## What to do:
Below are the records; give the number of their lines that contain the word "went" and nothing more.

─── Available data ───

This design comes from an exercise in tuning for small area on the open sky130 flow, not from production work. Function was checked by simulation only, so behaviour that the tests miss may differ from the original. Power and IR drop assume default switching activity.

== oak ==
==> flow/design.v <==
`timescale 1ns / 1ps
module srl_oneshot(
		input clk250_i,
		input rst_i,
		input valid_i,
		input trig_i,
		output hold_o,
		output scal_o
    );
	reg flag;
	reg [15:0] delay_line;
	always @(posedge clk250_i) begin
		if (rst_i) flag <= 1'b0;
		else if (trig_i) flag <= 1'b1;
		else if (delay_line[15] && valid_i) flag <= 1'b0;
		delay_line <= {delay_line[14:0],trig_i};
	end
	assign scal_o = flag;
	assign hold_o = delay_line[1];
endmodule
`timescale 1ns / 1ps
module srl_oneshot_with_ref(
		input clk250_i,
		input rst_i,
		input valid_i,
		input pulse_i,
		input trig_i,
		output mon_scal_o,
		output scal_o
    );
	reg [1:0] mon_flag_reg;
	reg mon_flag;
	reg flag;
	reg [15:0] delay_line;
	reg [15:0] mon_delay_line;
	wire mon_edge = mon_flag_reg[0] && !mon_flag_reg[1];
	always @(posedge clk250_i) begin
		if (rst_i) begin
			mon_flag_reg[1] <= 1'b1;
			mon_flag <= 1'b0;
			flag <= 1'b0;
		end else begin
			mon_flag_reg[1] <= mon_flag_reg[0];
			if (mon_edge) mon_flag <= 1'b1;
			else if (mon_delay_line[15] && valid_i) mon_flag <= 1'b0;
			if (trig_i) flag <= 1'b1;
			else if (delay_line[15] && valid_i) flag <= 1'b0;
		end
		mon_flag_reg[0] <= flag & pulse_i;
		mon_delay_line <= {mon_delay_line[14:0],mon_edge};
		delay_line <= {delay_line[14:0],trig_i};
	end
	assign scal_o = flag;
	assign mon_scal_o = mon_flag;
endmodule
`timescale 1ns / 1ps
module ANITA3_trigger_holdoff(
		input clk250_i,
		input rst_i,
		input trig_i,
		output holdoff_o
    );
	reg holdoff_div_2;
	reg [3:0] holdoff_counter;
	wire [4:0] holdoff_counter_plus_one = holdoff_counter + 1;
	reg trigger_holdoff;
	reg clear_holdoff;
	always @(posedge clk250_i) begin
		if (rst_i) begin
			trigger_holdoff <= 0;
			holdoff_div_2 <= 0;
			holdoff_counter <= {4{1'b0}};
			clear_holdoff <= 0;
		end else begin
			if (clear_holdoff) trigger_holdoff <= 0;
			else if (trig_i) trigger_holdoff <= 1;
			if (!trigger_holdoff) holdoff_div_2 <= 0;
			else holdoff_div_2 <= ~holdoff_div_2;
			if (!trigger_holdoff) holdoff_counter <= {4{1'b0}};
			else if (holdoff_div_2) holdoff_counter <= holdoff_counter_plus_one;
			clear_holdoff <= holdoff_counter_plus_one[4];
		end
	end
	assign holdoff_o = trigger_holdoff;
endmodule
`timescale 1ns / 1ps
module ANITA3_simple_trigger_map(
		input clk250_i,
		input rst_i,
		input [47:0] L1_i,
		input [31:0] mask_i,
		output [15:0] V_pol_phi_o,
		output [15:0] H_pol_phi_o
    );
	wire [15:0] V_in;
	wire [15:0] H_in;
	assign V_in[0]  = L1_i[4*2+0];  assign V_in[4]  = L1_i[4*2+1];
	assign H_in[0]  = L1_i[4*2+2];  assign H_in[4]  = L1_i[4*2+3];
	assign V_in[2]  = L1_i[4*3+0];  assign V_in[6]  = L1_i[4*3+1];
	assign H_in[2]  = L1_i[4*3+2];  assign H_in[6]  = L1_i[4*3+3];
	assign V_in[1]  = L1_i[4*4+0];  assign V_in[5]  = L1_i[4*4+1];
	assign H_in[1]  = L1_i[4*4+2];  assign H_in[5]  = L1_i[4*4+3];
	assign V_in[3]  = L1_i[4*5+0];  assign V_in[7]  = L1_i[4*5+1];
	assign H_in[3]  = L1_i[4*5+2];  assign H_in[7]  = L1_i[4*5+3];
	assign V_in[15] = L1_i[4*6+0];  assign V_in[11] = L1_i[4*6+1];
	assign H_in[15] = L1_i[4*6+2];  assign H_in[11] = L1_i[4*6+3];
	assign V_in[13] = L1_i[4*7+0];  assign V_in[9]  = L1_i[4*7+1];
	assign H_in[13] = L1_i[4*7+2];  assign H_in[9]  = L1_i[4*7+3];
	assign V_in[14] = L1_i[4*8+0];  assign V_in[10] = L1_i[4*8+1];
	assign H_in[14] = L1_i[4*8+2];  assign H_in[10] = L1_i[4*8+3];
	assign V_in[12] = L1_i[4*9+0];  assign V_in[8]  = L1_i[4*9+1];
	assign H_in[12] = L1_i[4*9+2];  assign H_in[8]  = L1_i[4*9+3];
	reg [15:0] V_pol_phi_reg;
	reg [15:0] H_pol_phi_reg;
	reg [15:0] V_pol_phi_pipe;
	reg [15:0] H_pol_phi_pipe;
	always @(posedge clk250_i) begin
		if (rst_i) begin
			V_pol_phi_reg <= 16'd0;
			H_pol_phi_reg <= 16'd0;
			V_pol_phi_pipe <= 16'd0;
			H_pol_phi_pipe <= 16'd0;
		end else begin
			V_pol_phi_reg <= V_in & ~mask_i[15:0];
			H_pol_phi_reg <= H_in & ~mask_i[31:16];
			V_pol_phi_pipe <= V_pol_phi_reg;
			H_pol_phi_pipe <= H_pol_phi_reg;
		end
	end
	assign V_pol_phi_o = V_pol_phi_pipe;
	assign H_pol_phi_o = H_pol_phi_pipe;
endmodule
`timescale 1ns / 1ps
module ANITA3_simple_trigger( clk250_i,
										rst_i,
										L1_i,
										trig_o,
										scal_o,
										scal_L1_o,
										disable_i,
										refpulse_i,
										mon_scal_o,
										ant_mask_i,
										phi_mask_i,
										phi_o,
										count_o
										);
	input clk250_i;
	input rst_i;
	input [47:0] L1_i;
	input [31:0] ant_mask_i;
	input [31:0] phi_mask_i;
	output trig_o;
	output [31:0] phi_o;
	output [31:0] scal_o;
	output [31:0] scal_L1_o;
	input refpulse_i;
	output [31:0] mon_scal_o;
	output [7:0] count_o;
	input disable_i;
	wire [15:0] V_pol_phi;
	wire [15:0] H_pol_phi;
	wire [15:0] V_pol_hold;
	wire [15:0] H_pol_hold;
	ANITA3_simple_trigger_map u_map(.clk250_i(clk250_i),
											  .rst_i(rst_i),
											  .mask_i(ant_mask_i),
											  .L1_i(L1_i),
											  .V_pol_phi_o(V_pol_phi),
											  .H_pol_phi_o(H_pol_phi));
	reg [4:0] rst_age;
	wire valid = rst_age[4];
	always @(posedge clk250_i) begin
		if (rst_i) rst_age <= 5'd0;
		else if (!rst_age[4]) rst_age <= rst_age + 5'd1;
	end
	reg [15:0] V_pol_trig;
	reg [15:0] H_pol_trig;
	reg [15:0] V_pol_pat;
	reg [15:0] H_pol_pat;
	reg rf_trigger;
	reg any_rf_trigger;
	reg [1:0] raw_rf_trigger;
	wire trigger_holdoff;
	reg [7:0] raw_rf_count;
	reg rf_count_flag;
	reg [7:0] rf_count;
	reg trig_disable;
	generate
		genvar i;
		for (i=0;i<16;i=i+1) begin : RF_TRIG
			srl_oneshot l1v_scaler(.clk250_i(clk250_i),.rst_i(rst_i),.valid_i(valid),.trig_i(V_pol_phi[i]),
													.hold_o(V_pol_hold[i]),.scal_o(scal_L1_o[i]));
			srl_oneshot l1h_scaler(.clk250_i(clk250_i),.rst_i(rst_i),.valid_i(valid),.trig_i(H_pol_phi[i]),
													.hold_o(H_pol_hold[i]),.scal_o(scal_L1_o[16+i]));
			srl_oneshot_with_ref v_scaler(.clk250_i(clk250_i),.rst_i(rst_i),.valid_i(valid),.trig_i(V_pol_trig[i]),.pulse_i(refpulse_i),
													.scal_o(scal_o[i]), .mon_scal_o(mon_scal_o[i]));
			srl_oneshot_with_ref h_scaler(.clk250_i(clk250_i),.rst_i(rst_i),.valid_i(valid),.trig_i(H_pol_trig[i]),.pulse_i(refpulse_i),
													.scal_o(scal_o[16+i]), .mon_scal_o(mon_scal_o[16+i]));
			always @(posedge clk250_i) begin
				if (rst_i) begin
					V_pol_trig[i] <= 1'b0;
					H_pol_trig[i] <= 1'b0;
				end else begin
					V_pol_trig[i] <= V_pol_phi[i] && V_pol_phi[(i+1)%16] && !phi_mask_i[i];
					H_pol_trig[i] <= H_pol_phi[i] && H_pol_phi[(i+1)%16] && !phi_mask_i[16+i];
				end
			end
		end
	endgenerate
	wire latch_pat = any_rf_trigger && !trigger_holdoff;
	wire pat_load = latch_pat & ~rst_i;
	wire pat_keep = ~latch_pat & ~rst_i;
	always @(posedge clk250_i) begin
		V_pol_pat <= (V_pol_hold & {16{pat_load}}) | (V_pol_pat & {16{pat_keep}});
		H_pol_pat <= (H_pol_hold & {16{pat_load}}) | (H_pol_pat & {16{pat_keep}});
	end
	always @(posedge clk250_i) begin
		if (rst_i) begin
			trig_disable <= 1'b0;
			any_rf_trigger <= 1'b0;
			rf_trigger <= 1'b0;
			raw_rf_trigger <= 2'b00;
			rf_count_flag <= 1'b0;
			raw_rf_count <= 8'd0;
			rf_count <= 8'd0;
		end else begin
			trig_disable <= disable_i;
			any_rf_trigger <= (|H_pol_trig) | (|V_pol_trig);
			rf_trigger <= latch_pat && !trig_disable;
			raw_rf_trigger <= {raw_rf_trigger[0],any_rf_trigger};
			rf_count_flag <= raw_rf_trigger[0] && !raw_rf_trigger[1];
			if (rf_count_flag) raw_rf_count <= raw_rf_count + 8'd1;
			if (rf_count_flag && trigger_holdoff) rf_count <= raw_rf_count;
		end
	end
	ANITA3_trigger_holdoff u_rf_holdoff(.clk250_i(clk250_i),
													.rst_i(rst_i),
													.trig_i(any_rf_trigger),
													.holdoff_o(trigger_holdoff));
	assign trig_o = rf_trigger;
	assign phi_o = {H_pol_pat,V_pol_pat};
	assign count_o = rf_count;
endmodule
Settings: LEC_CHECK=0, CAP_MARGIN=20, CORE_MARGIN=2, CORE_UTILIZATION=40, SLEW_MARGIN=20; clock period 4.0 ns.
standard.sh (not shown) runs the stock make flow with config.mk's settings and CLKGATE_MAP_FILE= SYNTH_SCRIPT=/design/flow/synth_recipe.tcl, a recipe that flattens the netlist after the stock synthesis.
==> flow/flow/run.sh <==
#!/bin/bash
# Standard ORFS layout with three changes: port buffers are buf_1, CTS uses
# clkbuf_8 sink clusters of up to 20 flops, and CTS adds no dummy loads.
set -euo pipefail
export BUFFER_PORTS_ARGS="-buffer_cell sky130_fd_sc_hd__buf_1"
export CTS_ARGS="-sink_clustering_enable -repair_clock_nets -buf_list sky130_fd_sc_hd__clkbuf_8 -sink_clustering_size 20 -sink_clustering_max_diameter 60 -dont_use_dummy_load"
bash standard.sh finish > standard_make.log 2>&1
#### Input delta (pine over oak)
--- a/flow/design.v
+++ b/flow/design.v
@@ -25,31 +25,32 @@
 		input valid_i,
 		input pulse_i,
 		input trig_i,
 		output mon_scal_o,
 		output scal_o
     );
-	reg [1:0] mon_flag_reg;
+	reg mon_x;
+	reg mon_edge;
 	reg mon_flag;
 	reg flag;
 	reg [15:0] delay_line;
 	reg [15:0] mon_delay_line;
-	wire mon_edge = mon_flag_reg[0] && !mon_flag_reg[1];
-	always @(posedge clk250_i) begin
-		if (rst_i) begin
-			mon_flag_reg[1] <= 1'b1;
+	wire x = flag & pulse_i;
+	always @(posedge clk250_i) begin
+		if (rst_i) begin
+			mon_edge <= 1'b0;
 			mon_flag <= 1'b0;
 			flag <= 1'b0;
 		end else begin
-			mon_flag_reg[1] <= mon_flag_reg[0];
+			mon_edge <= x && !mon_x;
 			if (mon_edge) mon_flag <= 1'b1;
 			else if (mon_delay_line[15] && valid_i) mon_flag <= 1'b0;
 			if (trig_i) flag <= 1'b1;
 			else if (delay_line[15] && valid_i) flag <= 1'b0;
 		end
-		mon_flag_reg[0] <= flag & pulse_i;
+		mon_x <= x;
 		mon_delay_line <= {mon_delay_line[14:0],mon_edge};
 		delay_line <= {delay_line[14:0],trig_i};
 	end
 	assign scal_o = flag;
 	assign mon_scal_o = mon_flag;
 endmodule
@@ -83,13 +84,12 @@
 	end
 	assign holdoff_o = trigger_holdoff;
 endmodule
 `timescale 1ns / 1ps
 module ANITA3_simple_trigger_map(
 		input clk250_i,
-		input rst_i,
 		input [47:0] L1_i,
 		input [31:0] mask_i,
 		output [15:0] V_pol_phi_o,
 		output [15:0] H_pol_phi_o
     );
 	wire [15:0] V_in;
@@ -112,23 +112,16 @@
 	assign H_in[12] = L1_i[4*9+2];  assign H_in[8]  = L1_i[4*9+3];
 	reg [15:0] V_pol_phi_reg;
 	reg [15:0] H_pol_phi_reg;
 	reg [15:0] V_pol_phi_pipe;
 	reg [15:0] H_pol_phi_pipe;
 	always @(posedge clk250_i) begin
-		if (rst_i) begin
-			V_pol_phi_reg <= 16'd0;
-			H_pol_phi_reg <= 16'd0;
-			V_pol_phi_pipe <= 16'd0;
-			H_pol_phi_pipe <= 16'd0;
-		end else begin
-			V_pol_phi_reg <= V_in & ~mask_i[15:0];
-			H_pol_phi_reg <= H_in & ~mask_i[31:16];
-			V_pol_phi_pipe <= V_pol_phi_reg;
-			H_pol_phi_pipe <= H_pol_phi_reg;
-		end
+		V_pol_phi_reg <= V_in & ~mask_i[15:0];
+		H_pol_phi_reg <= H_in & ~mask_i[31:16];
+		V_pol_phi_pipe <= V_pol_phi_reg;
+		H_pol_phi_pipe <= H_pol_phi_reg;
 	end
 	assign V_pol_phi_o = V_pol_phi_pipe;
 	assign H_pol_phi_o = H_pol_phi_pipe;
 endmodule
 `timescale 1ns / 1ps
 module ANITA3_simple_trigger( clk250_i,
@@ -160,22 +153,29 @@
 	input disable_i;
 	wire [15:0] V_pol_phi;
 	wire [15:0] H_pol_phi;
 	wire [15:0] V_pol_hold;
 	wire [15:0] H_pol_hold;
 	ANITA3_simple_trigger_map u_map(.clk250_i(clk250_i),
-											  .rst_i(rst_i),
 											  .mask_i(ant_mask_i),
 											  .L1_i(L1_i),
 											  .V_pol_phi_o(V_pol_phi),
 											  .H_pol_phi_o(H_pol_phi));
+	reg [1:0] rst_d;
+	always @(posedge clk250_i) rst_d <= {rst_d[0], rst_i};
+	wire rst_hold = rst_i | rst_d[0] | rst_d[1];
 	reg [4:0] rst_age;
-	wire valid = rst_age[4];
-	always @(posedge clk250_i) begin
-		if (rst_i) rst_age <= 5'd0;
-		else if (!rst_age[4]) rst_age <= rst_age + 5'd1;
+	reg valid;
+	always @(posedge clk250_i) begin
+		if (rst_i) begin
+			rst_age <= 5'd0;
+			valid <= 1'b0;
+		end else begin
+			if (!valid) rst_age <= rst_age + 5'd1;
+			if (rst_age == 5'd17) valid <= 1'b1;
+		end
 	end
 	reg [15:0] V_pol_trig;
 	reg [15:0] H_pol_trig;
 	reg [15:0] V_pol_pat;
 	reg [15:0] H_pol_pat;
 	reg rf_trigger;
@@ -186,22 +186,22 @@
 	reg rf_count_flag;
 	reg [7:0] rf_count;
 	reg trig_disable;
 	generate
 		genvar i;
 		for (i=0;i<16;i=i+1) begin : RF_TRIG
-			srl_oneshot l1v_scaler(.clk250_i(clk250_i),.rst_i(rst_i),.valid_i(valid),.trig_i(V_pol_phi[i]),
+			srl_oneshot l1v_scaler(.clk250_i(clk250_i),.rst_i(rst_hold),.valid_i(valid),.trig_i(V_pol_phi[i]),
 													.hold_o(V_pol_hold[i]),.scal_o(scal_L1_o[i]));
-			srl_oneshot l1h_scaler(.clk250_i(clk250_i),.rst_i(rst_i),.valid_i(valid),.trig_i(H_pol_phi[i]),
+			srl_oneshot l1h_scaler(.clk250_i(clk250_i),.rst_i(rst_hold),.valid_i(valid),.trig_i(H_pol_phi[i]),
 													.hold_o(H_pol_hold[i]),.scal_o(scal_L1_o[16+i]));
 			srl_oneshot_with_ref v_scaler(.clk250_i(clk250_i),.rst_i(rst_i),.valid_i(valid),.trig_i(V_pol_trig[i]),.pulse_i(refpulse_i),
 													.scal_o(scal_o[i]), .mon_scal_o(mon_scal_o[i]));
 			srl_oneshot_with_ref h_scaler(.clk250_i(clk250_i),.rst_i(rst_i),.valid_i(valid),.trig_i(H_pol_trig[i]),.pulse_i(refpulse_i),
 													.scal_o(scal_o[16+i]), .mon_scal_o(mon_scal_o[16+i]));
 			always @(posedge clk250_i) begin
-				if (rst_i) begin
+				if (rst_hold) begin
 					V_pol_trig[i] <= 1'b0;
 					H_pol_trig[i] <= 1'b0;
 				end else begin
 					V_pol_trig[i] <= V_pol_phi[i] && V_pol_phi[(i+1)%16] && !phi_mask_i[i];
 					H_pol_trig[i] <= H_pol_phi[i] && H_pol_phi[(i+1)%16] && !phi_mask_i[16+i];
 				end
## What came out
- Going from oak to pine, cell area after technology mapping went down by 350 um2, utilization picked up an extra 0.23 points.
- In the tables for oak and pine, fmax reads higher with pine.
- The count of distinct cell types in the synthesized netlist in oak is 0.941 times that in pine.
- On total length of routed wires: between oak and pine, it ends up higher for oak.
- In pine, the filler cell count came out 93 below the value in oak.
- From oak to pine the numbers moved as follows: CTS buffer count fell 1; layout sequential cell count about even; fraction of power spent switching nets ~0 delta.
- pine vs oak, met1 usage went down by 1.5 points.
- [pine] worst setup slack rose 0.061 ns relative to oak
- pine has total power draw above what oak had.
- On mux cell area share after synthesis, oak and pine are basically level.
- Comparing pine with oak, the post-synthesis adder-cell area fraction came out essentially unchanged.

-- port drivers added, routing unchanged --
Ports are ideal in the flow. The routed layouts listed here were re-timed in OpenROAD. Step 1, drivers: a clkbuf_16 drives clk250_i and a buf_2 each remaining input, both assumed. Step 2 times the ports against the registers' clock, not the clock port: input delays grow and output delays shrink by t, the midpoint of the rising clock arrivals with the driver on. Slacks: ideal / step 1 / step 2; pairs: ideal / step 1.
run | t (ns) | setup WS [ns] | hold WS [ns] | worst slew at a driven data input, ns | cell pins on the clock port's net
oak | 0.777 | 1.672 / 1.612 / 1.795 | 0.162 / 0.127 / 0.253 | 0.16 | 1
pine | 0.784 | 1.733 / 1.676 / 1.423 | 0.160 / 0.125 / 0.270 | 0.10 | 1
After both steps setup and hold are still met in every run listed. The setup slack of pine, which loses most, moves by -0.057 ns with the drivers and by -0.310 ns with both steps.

───

## Solution for this problem:
2